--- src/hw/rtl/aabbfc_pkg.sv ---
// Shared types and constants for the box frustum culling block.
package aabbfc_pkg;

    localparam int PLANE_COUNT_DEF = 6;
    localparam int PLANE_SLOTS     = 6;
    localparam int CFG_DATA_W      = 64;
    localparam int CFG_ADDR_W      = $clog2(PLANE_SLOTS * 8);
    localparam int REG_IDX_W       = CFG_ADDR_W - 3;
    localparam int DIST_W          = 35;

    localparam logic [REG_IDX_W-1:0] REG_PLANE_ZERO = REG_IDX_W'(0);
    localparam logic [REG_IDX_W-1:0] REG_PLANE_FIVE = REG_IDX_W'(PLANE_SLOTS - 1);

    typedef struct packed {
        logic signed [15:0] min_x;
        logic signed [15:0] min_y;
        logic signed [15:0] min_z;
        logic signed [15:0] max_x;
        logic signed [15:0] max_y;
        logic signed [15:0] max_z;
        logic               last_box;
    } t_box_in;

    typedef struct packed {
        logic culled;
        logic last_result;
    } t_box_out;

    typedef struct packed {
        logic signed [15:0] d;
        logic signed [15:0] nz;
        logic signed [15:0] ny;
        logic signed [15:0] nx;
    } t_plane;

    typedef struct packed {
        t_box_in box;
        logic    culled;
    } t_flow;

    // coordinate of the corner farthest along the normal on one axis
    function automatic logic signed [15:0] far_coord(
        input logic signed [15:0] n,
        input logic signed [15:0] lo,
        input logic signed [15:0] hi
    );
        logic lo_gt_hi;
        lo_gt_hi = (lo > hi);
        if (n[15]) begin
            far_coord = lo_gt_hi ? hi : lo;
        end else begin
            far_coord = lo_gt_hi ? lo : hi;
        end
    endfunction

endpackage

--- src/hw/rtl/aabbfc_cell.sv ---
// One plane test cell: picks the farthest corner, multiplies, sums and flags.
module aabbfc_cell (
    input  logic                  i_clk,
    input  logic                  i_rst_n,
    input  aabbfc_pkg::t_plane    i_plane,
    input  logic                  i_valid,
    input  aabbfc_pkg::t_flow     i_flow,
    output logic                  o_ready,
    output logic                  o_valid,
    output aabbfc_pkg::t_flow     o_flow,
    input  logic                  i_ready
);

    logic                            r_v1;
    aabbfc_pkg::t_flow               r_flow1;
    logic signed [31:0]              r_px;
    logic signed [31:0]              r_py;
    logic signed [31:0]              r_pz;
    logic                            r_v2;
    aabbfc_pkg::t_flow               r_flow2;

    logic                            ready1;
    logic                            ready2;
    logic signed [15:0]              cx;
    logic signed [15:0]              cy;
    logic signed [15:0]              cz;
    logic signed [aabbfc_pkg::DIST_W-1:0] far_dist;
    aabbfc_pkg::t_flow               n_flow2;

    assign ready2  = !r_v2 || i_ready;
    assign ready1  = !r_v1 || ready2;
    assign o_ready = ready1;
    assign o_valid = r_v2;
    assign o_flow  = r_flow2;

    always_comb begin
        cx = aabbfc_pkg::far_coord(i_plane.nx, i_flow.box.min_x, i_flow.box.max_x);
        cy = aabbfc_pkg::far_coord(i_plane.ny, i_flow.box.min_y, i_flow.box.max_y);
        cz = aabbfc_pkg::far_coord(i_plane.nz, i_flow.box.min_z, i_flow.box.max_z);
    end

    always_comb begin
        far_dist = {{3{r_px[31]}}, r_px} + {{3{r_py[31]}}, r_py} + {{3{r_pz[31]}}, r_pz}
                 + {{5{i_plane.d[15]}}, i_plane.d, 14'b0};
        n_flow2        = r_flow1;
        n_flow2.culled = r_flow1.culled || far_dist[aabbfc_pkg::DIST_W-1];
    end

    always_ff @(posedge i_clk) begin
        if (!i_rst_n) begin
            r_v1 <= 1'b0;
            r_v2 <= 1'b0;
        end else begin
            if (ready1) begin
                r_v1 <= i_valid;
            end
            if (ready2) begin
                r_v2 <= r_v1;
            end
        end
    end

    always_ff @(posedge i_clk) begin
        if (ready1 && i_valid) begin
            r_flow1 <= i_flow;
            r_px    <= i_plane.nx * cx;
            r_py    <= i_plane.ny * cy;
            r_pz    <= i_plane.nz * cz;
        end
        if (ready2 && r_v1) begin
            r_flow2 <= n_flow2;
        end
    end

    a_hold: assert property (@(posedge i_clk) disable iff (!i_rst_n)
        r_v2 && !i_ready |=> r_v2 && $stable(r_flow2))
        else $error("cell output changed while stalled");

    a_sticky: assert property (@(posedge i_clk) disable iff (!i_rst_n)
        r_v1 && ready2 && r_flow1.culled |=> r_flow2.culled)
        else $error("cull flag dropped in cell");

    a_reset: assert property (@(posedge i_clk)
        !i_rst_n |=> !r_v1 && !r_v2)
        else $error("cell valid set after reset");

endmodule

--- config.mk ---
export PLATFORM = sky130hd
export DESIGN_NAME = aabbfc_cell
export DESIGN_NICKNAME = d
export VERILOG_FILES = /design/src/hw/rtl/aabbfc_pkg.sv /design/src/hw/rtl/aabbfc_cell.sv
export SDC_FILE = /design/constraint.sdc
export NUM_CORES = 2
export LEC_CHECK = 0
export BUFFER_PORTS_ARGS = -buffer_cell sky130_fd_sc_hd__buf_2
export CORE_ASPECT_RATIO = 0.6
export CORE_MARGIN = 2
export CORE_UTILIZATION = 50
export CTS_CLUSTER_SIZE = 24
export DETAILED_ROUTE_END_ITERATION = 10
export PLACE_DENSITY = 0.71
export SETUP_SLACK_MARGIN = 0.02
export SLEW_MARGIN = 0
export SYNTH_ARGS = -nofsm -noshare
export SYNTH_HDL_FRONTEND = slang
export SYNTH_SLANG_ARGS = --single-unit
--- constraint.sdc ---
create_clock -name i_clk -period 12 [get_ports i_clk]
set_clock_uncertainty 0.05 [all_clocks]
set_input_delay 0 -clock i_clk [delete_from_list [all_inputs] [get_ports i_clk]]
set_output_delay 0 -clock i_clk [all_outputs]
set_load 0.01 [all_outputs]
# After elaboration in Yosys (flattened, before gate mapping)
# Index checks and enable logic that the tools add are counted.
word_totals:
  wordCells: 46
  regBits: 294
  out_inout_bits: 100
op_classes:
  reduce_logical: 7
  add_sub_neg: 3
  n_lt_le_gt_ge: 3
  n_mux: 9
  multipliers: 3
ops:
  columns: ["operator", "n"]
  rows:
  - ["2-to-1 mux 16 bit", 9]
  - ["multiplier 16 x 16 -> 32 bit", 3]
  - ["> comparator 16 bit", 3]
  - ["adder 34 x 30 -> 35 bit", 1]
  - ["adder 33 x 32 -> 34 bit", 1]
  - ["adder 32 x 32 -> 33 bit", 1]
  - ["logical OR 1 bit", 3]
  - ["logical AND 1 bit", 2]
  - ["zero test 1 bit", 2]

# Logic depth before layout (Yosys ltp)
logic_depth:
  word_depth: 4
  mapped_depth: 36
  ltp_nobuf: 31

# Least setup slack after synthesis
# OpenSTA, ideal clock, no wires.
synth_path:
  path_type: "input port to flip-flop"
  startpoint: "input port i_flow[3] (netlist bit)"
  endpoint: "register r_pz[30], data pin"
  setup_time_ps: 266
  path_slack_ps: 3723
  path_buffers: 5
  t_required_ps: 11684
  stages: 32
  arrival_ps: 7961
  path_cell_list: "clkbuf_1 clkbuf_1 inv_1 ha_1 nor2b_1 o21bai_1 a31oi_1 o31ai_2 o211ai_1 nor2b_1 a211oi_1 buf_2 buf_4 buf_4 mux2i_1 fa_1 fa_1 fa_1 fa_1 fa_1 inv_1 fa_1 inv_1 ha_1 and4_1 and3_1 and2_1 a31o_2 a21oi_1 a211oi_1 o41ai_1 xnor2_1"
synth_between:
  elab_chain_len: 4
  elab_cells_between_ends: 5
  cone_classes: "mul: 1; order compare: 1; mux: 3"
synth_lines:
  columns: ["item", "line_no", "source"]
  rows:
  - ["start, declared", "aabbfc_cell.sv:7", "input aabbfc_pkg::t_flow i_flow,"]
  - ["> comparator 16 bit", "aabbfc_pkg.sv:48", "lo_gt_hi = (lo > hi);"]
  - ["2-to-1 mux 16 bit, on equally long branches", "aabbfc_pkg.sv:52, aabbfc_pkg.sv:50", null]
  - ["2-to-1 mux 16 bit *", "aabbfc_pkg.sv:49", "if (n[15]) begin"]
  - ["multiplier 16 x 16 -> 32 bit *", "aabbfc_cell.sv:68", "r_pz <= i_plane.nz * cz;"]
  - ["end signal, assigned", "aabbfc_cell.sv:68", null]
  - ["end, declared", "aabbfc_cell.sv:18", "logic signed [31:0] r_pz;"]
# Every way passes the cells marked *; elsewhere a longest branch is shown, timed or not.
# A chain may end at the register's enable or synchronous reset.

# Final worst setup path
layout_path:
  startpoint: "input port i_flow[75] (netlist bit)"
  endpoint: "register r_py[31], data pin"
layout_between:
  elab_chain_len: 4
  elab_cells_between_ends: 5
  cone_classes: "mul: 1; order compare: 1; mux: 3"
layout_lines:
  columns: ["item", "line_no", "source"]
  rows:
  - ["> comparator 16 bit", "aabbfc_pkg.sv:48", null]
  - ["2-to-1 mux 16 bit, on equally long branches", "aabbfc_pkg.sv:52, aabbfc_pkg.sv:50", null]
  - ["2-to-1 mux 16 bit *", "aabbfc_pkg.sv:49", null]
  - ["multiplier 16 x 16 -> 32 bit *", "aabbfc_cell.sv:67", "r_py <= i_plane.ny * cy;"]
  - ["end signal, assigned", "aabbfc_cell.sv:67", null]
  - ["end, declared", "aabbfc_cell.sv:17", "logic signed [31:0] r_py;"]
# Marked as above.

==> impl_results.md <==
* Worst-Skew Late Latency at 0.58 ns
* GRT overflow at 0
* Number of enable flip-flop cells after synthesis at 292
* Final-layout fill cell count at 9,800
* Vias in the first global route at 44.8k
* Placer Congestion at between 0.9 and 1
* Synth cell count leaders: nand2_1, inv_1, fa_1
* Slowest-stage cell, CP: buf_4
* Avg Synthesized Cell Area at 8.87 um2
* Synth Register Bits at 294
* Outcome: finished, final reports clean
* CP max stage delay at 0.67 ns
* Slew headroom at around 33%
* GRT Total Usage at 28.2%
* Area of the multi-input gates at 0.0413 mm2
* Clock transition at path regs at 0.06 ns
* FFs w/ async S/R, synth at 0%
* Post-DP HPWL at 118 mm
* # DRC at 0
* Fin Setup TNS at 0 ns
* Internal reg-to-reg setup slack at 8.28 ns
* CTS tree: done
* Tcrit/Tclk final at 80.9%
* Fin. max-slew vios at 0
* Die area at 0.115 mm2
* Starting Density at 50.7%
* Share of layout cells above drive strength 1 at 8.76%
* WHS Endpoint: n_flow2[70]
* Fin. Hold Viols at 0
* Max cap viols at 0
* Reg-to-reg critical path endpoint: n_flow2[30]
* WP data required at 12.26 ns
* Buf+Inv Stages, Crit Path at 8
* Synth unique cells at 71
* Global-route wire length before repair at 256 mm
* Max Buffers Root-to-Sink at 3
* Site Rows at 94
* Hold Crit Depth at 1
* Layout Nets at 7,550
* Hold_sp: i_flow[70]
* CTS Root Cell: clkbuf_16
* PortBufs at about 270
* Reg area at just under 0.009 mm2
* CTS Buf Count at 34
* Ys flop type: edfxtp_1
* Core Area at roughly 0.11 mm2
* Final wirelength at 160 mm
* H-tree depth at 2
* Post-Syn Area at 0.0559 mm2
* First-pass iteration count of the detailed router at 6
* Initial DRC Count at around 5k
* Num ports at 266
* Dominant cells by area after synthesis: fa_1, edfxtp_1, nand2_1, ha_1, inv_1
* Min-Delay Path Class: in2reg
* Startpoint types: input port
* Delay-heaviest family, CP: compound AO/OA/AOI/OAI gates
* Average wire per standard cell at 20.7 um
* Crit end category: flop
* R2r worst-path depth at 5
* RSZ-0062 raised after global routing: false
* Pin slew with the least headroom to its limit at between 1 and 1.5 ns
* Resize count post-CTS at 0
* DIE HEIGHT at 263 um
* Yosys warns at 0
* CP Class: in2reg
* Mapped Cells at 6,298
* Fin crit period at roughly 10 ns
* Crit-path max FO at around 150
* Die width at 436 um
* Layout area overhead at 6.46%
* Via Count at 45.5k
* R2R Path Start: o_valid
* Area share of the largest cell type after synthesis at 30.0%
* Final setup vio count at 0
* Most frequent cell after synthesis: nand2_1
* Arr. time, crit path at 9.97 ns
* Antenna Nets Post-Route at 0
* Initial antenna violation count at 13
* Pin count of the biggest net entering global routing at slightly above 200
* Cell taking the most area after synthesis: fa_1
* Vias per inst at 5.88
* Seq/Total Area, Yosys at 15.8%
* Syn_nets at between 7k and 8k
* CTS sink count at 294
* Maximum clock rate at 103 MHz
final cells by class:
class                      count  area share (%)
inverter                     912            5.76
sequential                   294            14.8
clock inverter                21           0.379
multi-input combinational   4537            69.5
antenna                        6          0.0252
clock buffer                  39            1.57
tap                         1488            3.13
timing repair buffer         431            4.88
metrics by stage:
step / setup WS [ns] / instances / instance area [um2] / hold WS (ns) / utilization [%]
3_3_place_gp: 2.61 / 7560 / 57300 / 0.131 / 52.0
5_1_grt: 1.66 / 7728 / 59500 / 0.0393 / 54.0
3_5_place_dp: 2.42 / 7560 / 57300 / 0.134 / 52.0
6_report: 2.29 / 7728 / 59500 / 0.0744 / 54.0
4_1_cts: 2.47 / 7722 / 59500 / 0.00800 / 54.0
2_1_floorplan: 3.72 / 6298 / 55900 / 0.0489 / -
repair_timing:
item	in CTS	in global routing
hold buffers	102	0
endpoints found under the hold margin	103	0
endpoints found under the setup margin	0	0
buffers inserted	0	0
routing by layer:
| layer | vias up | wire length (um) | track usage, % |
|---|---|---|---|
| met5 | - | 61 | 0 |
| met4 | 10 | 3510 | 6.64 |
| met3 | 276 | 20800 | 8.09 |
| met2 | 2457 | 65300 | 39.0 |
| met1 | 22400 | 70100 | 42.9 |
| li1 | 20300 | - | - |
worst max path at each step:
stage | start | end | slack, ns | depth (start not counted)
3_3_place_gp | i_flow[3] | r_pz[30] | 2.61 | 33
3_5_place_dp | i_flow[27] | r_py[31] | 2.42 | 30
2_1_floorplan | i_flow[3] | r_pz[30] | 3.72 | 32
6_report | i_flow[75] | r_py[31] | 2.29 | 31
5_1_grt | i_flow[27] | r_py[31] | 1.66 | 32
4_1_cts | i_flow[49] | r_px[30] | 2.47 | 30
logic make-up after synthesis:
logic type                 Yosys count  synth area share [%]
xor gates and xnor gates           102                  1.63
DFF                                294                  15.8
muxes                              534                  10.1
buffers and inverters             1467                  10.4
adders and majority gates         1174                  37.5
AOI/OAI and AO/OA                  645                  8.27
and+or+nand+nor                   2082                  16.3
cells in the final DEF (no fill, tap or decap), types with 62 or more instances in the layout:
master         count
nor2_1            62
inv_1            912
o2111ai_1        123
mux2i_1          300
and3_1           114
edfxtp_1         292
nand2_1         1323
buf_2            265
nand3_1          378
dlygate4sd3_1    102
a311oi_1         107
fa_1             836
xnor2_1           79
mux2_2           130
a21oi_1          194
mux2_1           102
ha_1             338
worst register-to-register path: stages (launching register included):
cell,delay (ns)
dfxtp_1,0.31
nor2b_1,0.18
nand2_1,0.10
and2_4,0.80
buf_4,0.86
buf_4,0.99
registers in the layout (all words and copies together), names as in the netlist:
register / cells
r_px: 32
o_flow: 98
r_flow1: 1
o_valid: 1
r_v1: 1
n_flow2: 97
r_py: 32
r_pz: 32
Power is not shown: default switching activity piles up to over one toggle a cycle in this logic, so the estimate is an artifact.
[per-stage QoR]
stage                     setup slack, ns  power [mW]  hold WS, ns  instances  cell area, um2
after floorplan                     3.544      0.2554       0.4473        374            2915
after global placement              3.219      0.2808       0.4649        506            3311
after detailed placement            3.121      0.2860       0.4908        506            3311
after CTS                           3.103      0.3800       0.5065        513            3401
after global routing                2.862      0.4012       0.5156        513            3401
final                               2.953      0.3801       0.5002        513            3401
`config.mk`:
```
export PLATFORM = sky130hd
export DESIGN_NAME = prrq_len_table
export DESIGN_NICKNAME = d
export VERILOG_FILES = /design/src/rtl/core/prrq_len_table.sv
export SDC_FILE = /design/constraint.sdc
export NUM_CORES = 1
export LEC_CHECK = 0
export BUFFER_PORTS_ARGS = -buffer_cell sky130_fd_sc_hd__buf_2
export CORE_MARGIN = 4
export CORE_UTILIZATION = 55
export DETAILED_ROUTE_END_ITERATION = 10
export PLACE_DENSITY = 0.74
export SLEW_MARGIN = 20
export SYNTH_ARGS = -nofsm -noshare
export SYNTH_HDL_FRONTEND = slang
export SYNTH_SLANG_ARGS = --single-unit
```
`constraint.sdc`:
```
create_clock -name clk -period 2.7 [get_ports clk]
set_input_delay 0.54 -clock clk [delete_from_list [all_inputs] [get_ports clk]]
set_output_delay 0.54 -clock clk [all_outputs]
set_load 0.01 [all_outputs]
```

□ □ □ □ □ □ □

WORK TO BE COMPLETED :: Could you copy out every line in the listing where the word "counted" appears?

EXERCISE RESPONSE ::
# Index checks and enable logic that the tools add are counted.
stage | start | end | slack, ns | depth (start not counted)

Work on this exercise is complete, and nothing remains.